This project is a toolkit for fine-tuning and managing text-to-image diffusion models. It focuses on low-rank adaptation to create small, portable weight files that customize model styles and behaviors without modifying the entire base model.

The project provides specialized utilities for model distillation using singular value decomposition to extract adapters from fully trained models, as well as tools for blending and merging multiple adapters through weight interpolation. It includes capabilities for subject inversion and pivotal tuning to increase the visual fidelity of specific identities.

Additional capabilities cover the transformation of model weights between different storage formats for cross-engine compatibility.

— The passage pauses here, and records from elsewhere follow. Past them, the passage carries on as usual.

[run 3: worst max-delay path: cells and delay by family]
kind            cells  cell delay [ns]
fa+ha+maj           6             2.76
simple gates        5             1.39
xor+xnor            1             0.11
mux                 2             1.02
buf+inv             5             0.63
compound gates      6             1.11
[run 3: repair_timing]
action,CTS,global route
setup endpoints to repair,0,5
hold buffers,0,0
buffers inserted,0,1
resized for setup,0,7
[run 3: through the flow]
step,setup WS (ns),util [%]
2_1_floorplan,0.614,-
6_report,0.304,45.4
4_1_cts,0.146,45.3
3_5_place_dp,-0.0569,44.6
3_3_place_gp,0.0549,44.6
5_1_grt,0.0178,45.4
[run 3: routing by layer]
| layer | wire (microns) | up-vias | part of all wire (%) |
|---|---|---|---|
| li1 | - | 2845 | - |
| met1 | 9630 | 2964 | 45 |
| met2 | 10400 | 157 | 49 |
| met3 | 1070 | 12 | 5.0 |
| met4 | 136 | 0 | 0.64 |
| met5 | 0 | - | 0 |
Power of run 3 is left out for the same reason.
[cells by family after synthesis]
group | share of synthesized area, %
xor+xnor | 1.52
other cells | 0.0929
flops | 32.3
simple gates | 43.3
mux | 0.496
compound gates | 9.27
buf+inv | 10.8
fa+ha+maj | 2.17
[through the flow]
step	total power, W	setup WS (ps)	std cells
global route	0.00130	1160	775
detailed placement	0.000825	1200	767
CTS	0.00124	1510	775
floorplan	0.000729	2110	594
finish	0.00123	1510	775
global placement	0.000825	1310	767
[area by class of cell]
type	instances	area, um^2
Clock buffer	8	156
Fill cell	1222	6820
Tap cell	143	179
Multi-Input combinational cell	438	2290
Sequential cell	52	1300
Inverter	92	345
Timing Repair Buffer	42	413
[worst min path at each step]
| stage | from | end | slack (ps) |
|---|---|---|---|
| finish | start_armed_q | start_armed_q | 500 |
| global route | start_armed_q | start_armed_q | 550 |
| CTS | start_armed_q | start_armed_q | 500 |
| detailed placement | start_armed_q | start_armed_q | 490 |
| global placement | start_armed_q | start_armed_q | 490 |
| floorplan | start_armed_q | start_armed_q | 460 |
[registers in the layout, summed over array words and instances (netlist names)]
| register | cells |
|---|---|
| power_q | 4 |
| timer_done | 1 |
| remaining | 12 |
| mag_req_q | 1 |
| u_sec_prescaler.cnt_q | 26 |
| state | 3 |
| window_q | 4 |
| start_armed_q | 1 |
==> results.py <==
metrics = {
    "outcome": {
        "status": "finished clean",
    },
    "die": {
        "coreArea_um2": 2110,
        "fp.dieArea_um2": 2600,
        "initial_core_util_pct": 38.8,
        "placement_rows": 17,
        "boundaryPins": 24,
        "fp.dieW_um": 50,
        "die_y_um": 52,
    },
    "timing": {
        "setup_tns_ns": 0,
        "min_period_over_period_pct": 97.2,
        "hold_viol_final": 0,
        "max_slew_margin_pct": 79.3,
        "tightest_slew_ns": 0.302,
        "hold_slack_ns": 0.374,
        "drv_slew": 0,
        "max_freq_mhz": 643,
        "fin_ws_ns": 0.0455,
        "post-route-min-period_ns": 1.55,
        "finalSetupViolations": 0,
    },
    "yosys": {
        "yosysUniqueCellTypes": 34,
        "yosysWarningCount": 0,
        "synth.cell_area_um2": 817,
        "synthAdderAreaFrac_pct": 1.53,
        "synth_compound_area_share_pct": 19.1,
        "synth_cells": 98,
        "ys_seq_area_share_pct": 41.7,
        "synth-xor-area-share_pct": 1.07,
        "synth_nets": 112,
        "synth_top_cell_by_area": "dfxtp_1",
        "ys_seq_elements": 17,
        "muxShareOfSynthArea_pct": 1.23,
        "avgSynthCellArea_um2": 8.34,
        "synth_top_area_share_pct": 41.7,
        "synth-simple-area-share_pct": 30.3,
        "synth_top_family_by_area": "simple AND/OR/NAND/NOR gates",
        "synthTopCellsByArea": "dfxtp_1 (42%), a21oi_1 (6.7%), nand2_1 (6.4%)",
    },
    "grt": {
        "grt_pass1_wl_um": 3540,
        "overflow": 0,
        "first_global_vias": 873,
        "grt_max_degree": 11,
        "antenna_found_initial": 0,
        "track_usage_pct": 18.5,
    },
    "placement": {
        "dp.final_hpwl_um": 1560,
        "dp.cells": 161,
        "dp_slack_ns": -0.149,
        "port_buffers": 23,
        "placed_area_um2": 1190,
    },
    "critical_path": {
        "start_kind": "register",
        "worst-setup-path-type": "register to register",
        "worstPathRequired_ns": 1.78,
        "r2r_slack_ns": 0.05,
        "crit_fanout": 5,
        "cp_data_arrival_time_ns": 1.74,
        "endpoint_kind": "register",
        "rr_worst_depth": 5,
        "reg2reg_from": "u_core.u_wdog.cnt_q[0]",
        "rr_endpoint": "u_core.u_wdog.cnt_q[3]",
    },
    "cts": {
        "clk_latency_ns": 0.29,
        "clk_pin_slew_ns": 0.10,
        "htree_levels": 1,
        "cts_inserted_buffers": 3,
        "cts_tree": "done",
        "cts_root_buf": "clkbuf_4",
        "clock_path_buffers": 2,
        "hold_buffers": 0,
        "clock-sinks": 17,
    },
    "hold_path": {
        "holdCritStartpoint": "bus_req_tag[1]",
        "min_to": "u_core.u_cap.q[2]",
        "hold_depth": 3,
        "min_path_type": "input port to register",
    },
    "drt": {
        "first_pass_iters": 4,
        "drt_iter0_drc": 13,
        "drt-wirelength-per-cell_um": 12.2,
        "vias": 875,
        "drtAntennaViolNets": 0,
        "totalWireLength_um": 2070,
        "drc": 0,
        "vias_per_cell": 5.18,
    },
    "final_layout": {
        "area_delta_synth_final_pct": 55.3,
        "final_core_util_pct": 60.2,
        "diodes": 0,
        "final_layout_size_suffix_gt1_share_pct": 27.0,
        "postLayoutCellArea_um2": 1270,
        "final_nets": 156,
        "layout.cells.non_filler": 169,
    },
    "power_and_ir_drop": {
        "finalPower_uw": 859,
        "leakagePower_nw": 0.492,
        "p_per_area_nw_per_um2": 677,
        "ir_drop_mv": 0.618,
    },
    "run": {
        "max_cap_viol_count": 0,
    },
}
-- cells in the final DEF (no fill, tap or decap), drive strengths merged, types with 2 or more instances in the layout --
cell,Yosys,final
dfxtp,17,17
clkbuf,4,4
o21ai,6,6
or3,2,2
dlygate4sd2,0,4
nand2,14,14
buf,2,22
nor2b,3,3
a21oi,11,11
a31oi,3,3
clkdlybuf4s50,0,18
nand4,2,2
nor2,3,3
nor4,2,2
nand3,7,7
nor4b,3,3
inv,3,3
--- src/flat_wrapper.sv ---
// flat-port wrapper written by rule: the top's interface ports become plain ports
module fibonacci_wb_flat import fibonacci_wb_pkg::*;
#(
   parameter int unsigned W         = 32,
   parameter int unsigned NW        = 8,
   parameter logic [31:0] BASE_ADDR = 32'h3000_0000
)
  (wb_clk_i, wb_rst_i, irq, wbs_wbs_stb_i, wbs_wbs_cyc_i, wbs_wbs_we_i, wbs_wbs_sel_i, wbs_wbs_adr_i, wbs_wbs_dat_i, wbs_wbs_ack_o, wbs_wbs_dat_o);
  fibonacci_wb_if wbs_i ();
  input  logic wb_clk_i;
  input  logic wb_rst_i;
  output logic irq;
  input wire logic [$bits(wbs_i.wbs_stb_i)-1:0] wbs_wbs_stb_i;
  input wire logic [$bits(wbs_i.wbs_cyc_i)-1:0] wbs_wbs_cyc_i;
  input wire logic [$bits(wbs_i.wbs_we_i)-1:0] wbs_wbs_we_i;
  input wire logic [$bits(wbs_i.wbs_sel_i)-1:0] wbs_wbs_sel_i;
  input wire logic [$bits(wbs_i.wbs_adr_i)-1:0] wbs_wbs_adr_i;
  input wire logic [$bits(wbs_i.wbs_dat_i)-1:0] wbs_wbs_dat_i;
  output wire logic [$bits(wbs_i.wbs_ack_o)-1:0] wbs_wbs_ack_o;
  output wire logic [$bits(wbs_i.wbs_dat_o)-1:0] wbs_wbs_dat_o;
  assign wbs_i.wbs_stb_i = wbs_wbs_stb_i;
  assign wbs_i.wbs_cyc_i = wbs_wbs_cyc_i;
  assign wbs_i.wbs_we_i = wbs_wbs_we_i;
  assign wbs_i.wbs_sel_i = wbs_wbs_sel_i;
  assign wbs_i.wbs_adr_i = wbs_wbs_adr_i;
  assign wbs_i.wbs_dat_i = wbs_wbs_dat_i;
  assign wbs_wbs_ack_o = wbs_i.wbs_ack_o;
  assign wbs_wbs_dat_o = wbs_i.wbs_dat_o;
  fibonacci_wb #(.W(W), .NW(NW), .BASE_ADDR(BASE_ADDR)) u_core (.wb_clk_i(wb_clk_i), .wb_rst_i(wb_rst_i), .wbs(wbs_i), .irq(irq));
endmodule
--- src/rtl/sys_bus_lane_align.sv ---
// bus_lane_align: store lane replication and load lane extraction.
// Purely combinational; lane logic fixed to a 32-bit word.
module bus_lane_align
  import sys_bus_pkg::*;
(
  input  logic [2:0]  st_op,
  input  logic [31:0] st_data,
  output logic [31:0] st_lanes,
  input  logic [2:0]  ld_op,
  input  logic [1:0]  ld_off,
  input  logic [31:0] ld_word,
  output logic [31:0] ld_data
);

  logic [7:0]  lb;
  logic [15:0] lh;

  // Replicate the right-aligned store datum across all lanes.
  always_comb begin
    st_lanes = st_data;
    if (is_byte(st_op)) st_lanes = {4{st_data[7:0]}};
    else if (is_half(st_op)) st_lanes = {2{st_data[15:0]}};
  end

  // Pick the addressed lane and extend it per op.
  always_comb begin
    unique case (ld_off)
      2'd0: lb = ld_word[7:0];
      2'd1: lb = ld_word[15:8];
      2'd2: lb = ld_word[23:16];
      default: lb = ld_word[31:24];
    endcase
    lh = ld_off[1] ? ld_word[31:16] : ld_word[15:0];
    unique case (1'b1)
      (ld_op == MOP_B):  ld_data = {{24{lb[7]}}, lb};
      (ld_op == MOP_BU): ld_data = {24'h0, lb};
      (ld_op == MOP_H):  ld_data = {{16{lh[15]}}, lh};
      (ld_op == MOP_HU): ld_data = {16'h0, lh};
      (ld_op == MOP_W):  ld_data = ld_word;
      default:           ld_data = 32'h0;
    endcase
  end

endmodule
File: src/rtl/cpc_ram_bank_ctrl.sv
// ---------------------------------------------------------------------------
// cpc_ram_bank_ctrl
//
// RAM expansion bank controller for a Z80 (Amstrad CPC style) bus. An OUT to
// the gate-array port (A15=0, D[7:6]=11) selects a RAM configuration (D[2:0])
// and a 64KB expansion bank (D[5:3], optionally extended with inverted
// A[13:11]). The configuration decides which 16KB CPU block is redirected to
// the expansion SRAM and which page of the selected bank it maps to.
//
// A port write must be seen on two consecutive rising clock edges before it
// is committed. This rejects single-cycle glitches on the IO strobes. Exactly
// one commit happens per IO cycle.
//
// Ports
//   CLK        in   Z80 bus clock, the only clock
//   RESET      in   asynchronous active-high reset
//   A          in   address bus A[15:8]
//   D          in   data bus
//   IOREQ_B    in   IO request, active low
//   WR_B       in   write strobe, active low
//   M1_B       in   M1 cycle, active low (IOREQ_B=0 with M1_B=0 is INTA)
//   MREQ_B     in   memory request, active low
//   RFSH_B     in   refresh cycle, active low
//   RAMDIS     out  high = internal RAM disabled for the current block
//   RAMCS_B    out  expansion SRAM chip select, active low
//   RAMADR_HI  out  SRAM address bits [NBANKBITS+15:14] = {bank, page}
//   CFG_Q      out  committed RAM configuration (debug view)
// ---------------------------------------------------------------------------
module cpc_ram_bank_ctrl #(
    parameter int NBANKBITS   = 3,
    parameter int NBANKS      = 2 ** NBANKBITS,
    parameter bit EXT_PORT_EN = 1'b0
) (
    input  logic                   CLK,
    input  logic                   RESET,
    input  logic [7:0]             A,
    input  logic [7:0]             D,
    input  logic                   IOREQ_B,
    input  logic                   WR_B,
    input  logic                   M1_B,
    input  logic                   MREQ_B,
    input  logic                   RFSH_B,
    output logic                   RAMDIS,
    output logic                   RAMCS_B,
    output logic [NBANKBITS+1:0]   RAMADR_HI,
    output logic [2:0]             CFG_Q
);

    typedef enum logic [1:0] {
        ST_IDLE = 2'b00,
        ST_ARM  = 2'b01,
        ST_HOLD = 2'b10
    } state_t;

    state_t                 state_r;
    state_t                 state_nxt_s;
    logic                   pw_s;
    logic                   capture_s;
    logic                   commit_s;
    logic                   discard_s;

    logic [2:0]             pend_cfg_r;
    logic [2:0]             pend_bsel_r;
    logic [2:0]             pend_ext_r;

    logic [2:0]             cfg_r;
    logic [NBANKBITS-1:0]   bank_r;
    logic [5:0]             bank_src_s;
    logic [NBANKBITS-1:0]   bank_nxt_s;

    logic [1:0]             blk_s;
    logic                   sel_raw_s;
    logic [1:0]             page_s;
    logic                   bank_pop_s;
    logic                   sel_s;

    // A[10:8] play no part in the decode.
    logic                   unused_a_s;
    assign unused_a_s = ^A[2:0];

    // Port write match. M1_B=1 is required so an interrupt acknowledge
    // (IOREQ_B and M1_B both low) can never look like a port write.
    assign pw_s = ~IOREQ_B & ~WR_B & M1_B & ~A[7] & D[7] & D[6];

    // FSM state register.
    always_ff @(posedge CLK or posedge RESET) begin
        if (RESET) begin
            state_r <= ST_IDLE;
        end else begin
            state_r <= state_nxt_s;
        end
    end

    // FSM next-state and control strobes.
    always_comb begin
        state_nxt_s = state_r;
        capture_s   = 1'b0;
        commit_s    = 1'b0;
        discard_s   = 1'b0;
        case (state_r)
            ST_IDLE: begin
                if (pw_s) begin
                    capture_s   = 1'b1;
                    state_nxt_s = ST_ARM;
                end else begin
                    state_nxt_s = ST_IDLE;
                end
            end
            ST_ARM: begin
                if (pw_s) begin
                    commit_s    = 1'b1;
                    state_nxt_s = ST_HOLD;
                end else begin
                    // Strobe vanished after one edge: treat as a glitch.
                    discard_s   = 1'b1;
                    state_nxt_s = ST_IDLE;
                end
            end
            ST_HOLD: begin
                // Wait for the IO cycle to end so a long write commits once.
                if (IOREQ_B || WR_B) begin
                    state_nxt_s = ST_IDLE;
                end else begin
                    state_nxt_s = ST_HOLD;
                end
            end
            default: begin
                state_nxt_s = ST_IDLE;
            end
        endcase
    end

    // Pending write registers, loaded on the first matching edge.
    always_ff @(posedge CLK or posedge RESET) begin
        if (RESET) begin
            pend_cfg_r  <= 3'b000;
            pend_bsel_r <= 3'b000;
            pend_ext_r  <= 3'b000;
        end else if (capture_s) begin
            pend_cfg_r  <= D[2:0];
            pend_bsel_r <= D[5:3];
            pend_ext_r  <= A[5:3];
        end else if (discard_s) begin
            pend_cfg_r  <= 3'b000;
            pend_bsel_r <= 3'b000;
            pend_ext_r  <= 3'b000;
        end else begin
            pend_cfg_r  <= pend_cfg_r;
            pend_bsel_r <= pend_bsel_r;
            pend_ext_r  <= pend_ext_r;
        end
    end

    // Bank number from the pending write. The extended port form puts the
    // inverted A[13:11] above D[5:3]; only the low NBANKBITS are kept.
    always_comb begin
        bank_src_s = 6'b000000;
        if (EXT_PORT_EN) begin
            bank_src_s = {~pend_ext_r, pend_bsel_r};
        end else begin
            bank_src_s = {3'b000, pend_bsel_r};
        end
        bank_nxt_s = NBANKBITS'(bank_src_s);
    end

    // Committed configuration and bank; they only ever move on a clock edge,
    // so the decode below cannot glitch on a configuration change.
    always_ff @(posedge CLK or posedge RESET) begin
        if (RESET) begin
            cfg_r  <= 3'b000;
            bank_r <= {NBANKBITS{1'b0}};
        end else if (commit_s) begin
            cfg_r  <= pend_cfg_r;
            bank_r <= bank_nxt_s;
        end else begin
            cfg_r  <= cfg_r;
            bank_r <= bank_r;
        end
    end

    assign blk_s = A[7:6];

    // Block-to-page decode for the committed configuration.
    always_comb begin
        sel_raw_s = 1'b0;
        page_s    = 2'b00;
        case (cfg_r)
            3'd0: begin
                sel_raw_s = 1'b0;
                page_s    = 2'b00;
            end
            3'd1, 3'd3: begin
                if (blk_s == 2'd3) begin
                    sel_raw_s = 1'b1;
                    page_s    = 2'd3;
                end else begin
                    sel_raw_s = 1'b0;
                    page_s    = 2'b00;
                end
            end
            3'd2: begin
                sel_raw_s = 1'b1;
                page_s    = blk_s;
            end
            3'd4, 3'd5, 3'd6, 3'd7: begin
                // Block 1 maps to page cfg-4, i.e. the low two cfg bits.
                if (blk_s == 2'd1) begin
                    sel_raw_s = 1'b1;
                    page_s    = cfg_r[1:0];
                end else begin
                    sel_raw_s = 1'b0;
                    page_s    = 2'b00;
                end
            end
            default: begin
                sel_raw_s = 1'b0;
                page_s    = 2'b00;
            end
        endcase
    end

    // An unpopulated bank falls back to internal RAM.
    assign bank_pop_s = (32'(bank_r) < NBANKS);
    assign sel_s      = sel_raw_s & bank_pop_s;

    // Refresh cycles never reach the expansion SRAM and never hide internal RAM.
    assign RAMDIS    = sel_s & RFSH_B;
    assign RAMCS_B   = ~(sel_s & ~MREQ_B & RFSH_B);
    assign RAMADR_HI = sel_s ? {bank_r, page_s} : {(NBANKBITS + 2){1'b0}};
    assign CFG_Q     = cfg_r;

endmodule
File: config.mk
export PLATFORM = sky130hd
export DESIGN_NAME = cpc_ram_bank_ctrl
export DESIGN_NICKNAME = d
export VERILOG_FILES = /design/src/rtl/cpc_ram_bank_ctrl.sv
export SDC_FILE = /design/constraint.sdc
export NUM_CORES = 1
export LEC_CHECK = 0
export CORE_MARGIN = 2
export CORE_UTILIZATION = 38
export DETAILED_ROUTE_END_ITERATION = 8
export PLACE_DENSITY = 0.76
export SLEW_MARGIN = 20
export SYNTH_ARGS = -nofsm -noshare
export SYNTH_HDL_FRONTEND = slang
export SYNTH_SLANG_ARGS = --single-unit
File: constraint.sdc
create_clock -name CLK -period 1.3 [get_ports CLK]
set_input_delay 0.26 -clock CLK [delete_from_list [all_inputs] [get_ports CLK]]
set_output_delay 0.26 -clock CLK [all_outputs]
set_load 0.01 [all_outputs]
==> results of run 1 <==
[worst min-delay path: stages]
cell and delay (ps):
clkdlybuf4s50_1 390, inv_1 50, buf_4 210
File: config.mk
export PLATFORM = sky130hd
export DESIGN_NAME = lg_port_arbiter
export DESIGN_NICKNAME = d
export VERILOG_FILES = /design/src/rtl/lg_pkg.sv /design/src/rtl/lg_frame_edge.sv /design/src/rtl/lg_port_arbiter.sv
export SDC_FILE = /design/constraint.sdc
export NUM_CORES = 1
export LEC_CHECK = 0
export ABC_CLOCK_PERIOD_IN_PS = 2700
export BUFFER_PORTS_ARGS = -buffer_cell sky130_fd_sc_hd__buf_4
export CAP_MARGIN = 30
export CORE_MARGIN = 4
export CORE_UTILIZATION = 45
export DETAILED_ROUTE_END_ITERATION = 10
export PLACE_DENSITY = 0.75
export SLEW_MARGIN = 20
export SYNTH_ARGS = -nofsm -noshare
export SYNTH_HDL_FRONTEND = slang
export SYNTH_SLANG_ARGS = --single-unit
File: constraint.sdc
create_clock -name CLK -period 2.7 [get_ports CLK]
set_clock_uncertainty 0.15 [all_clocks]
set_input_delay 0.27 -clock CLK [delete_from_list [all_inputs] [get_ports CLK]]
set_output_delay 0.27 -clock CLK [all_outputs]
set_load 0.005 [all_outputs]
File: src/rtl/lg_pkg.sv
// rtl/lg_pkg.sv - shared types and constants for the light-gun port arbiter
package lg_pkg;

  typedef enum logic [1:0] {
    IDLE  = 2'd0,
    ARMED = 2'd1,
    PULSE = 2'd2,
    LOCK  = 2'd3
  } lg_arb_state_t;

  localparam logic [1:0] LG_MODE_SINGLE = 2'd0;
  localparam logic [1:0] LG_MODE_ALT    = 2'd1;
  localparam logic [1:0] LG_MODE_SEL    = 2'd2;
  localparam logic [1:0] LG_MODE_OFF    = 2'd3;

  localparam int LG_TGT_GUN0 = 0;
  localparam int LG_TGT_GUN1 = 1;
  localparam int LG_TGT_BOTH = 2;

endpackage

File: src/rtl/lg_frame_edge.sv
// rtl/lg_frame_edge.sv - SEL synchroniser and CE_PIX-qualified VDE edge detect
module lg_frame_edge (
  input  logic CLK,
  input  logic RESET_N,
  input  logic CE_PIX,
  input  logic VDE,
  input  logic SEL,
  output logic frame_start,
  output logic frame_end,
  output logic sel_sync
);

  logic sel_meta;
  logic vde_prev;

  always_ff @(posedge CLK or negedge RESET_N) begin
    if (!RESET_N) begin
      sel_meta <= 1'b0;
      sel_sync <= 1'b0;
      vde_prev <= 1'b0;
    end else begin
      sel_meta <= SEL;
      sel_sync <= sel_meta;
      // VDE history only advances on pixel ticks so edges line up with CE_PIX
      if (CE_PIX) vde_prev <= VDE;
    end
  end

  assign frame_start = CE_PIX & VDE & ~vde_prev;
  assign frame_end   = CE_PIX & ~VDE & vde_prev;

endmodule

File: src/rtl/lg_port_arbiter.sv
// rtl/lg_port_arbiter.sv - per-frame owner selection and sensor pulse shaping for two light guns
module lg_port_arbiter
  import lg_pkg::*;
#(
  parameter int PULSE_LEN = 64
) (
  input  logic       CLK,
  input  logic       RESET_N,
  input  logic       CE_PIX,
  input  logic       VDE,
  input  logic [1:0] MODE,
  input  logic       SEL,
  input  logic [1:0] HIT,
  input  logic [1:0] VALID,
  input  logic [1:0] DRAW,
  output logic       SENSOR,
  output logic       HV_LATCH,
  output logic       OWNER,
  output logic       MISS,
  output logic [2:0] TARGET
);

  localparam logic [7:0] LAST_TICK = 8'(PULSE_LEN - 1);

  lg_arb_state_t state_q, state_d;
  logic [7:0]    cnt_q, cnt_d;
  logic          toggle_q, toggle_d;
  logic          end_seen_q, end_seen_d;
  logic          owner_d, miss_d, hv_d, sensor_d;
  logic [2:0]    target_d;
  logic          frame_start, frame_end, sel_sync;
  logic          hit_ok, both;

  lg_frame_edge u_frame_edge (
    .CLK         (CLK),
    .RESET_N     (RESET_N),
    .CE_PIX      (CE_PIX),
    .VDE         (VDE),
    .SEL         (SEL),
    .frame_start (frame_start),
    .frame_end   (frame_end),
    .sel_sync    (sel_sync)
  );

  assign hit_ok = HIT[OWNER] & VALID[OWNER];
  assign both   = DRAW[0] & DRAW[1];

  always_comb begin
    state_d    = state_q;
    cnt_d      = cnt_q;
    toggle_d   = toggle_q;
    end_seen_d = end_seen_q;
    owner_d    = OWNER;
    miss_d     = MISS;
    hv_d       = 1'b0;
    if (MODE == LG_MODE_OFF) begin
      state_d = IDLE;
    end else begin
      case (state_q)
        IDLE: begin
          if (frame_start) begin
            state_d = ARMED;
            case (MODE)
              LG_MODE_SINGLE: owner_d = 1'b0;
              LG_MODE_ALT: begin
                owner_d  = ~toggle_q;
                toggle_d = ~toggle_q;
              end
              default: owner_d = sel_sync;
            endcase
          end
        end
        ARMED: begin
          if (hit_ok) begin
            state_d    = PULSE;
            hv_d       = 1'b1;
            miss_d     = 1'b0;
            cnt_d      = 8'd0;
            end_seen_d = frame_end;
          end else if (frame_end) begin
            state_d = IDLE;
            miss_d  = 1'b1;
          end
        end
        PULSE: begin
          if (frame_end) end_seen_d = 1'b1;
          if (CE_PIX) begin
            // A frame that already ended skips LOCK so the next frame can arm
            if (cnt_q == LAST_TICK)
              state_d = (end_seen_q | frame_end) ? IDLE : LOCK;
            else if (cnt_q != 8'hFF)
              cnt_d = cnt_q + 8'd1;
          end
        end
        LOCK: begin
          if (frame_end) state_d = IDLE;
        end
        default: state_d = IDLE;
      endcase
    end
    sensor_d = (state_d == PULSE);
    target_d = '0;
    target_d[LG_TGT_BOTH] = both;
    target_d[LG_TGT_GUN0] = DRAW[0] & ~both;
    target_d[LG_TGT_GUN1] = DRAW[1] & ~both;
  end

  always_ff @(posedge CLK or negedge RESET_N) begin
    if (!RESET_N) begin
      state_q    <= IDLE;
      cnt_q      <= 8'd0;
      toggle_q   <= 1'b0;
      end_seen_q <= 1'b0;
      OWNER      <= 1'b0;
      MISS       <= 1'b0;
      HV_LATCH   <= 1'b0;
      SENSOR     <= 1'b0;
      TARGET     <= 3'd0;
    end else begin
      state_q    <= state_d;
      cnt_q      <= cnt_d;
      toggle_q   <= toggle_d;
      end_seen_q <= end_seen_d;
      OWNER      <= owner_d;
      MISS       <= miss_d;
      HV_LATCH   <= hv_d;
      SENSOR     <= sensor_d;
      TARGET     <= target_d;
    end
  end

endmodule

The toolkit also supports training for image inpainting and the co-training of text encoders to improve the association between specific tokens and visual concepts.

Features

  • Low-Rank Adaptation - Implements low-rank adaptation to create small, portable weight matrices for customizing diffusion model styles and behaviors.
  • Subject-Specific Adaptation - Combines low-rank adaptation with specialized techniques to associate specific names with visual subjects.
  • SVD Distillation - Uses singular value decomposition to extract small adapters from fully trained large models to reduce size.
  • SVD Distillation - Uses singular value decomposition to extract low-rank adapter weights from a fully trained model.
  • SVD Distillation - Extracts a low-rank adapter from a fully trained model through singular value decomposition distillation.
  • Subject Inversion Techniques - Refines the representation of specific subjects through iterative tuning of multiple vectors to increase visual fidelity.
  • Adapter Merging - Provides tools to combine multiple learned adapter weights into a single set to blend different styles.
  • Pivotal Tuning Inversion - Implements pivotal tuning and multi-vector inversion to increase the visual fidelity of specific identities.
  • Inpainting Trainers - Provides a specialized training setup for fine-tuning diffusion models to fill image gaps and restore visual details.
  • Image Inpainting - Fine-tunes models to fill image gaps and restore visual details using dedicated inpainting base models.
  • Weight Merging Utilities - Blends multiple low-rank adapters into a single set using adjustable weight interpolation ratios.
  • Text Encoder Adaptation - Allows co-training of text encoders alongside diffusion models to improve visual concept association.
  • GGUF Format Conversions - Transforms weight files between different storage formats to ensure compatibility with various inference engines.
  • Weight Conversion Utilities - Provides utilities for transforming trained model weights between different storage formats to ensure cross-engine compatibility.
  • LoRA Adapter Loaders - Manages low-rank adaptation weights through merging and conversion to blend styles and ensure compatibility.
  • Model Weight Utilities - Transforms model weight formats between different storage standards for compatibility across inference engines.
  • Caption-Based Training - Implements training capabilities that link images with text descriptions to improve generation accuracy.
  • Weight Interpolation - Enables blending of low-rank adapters with base models using adjustable ratios for style interpolation.
  • Inpainting Training - Provides specialized training setups and flags to fine-tune diffusion models for image inpainting.
  • Model Fine Tuning - Applies low-rank adaptation to fine-tune diffusion models efficiently.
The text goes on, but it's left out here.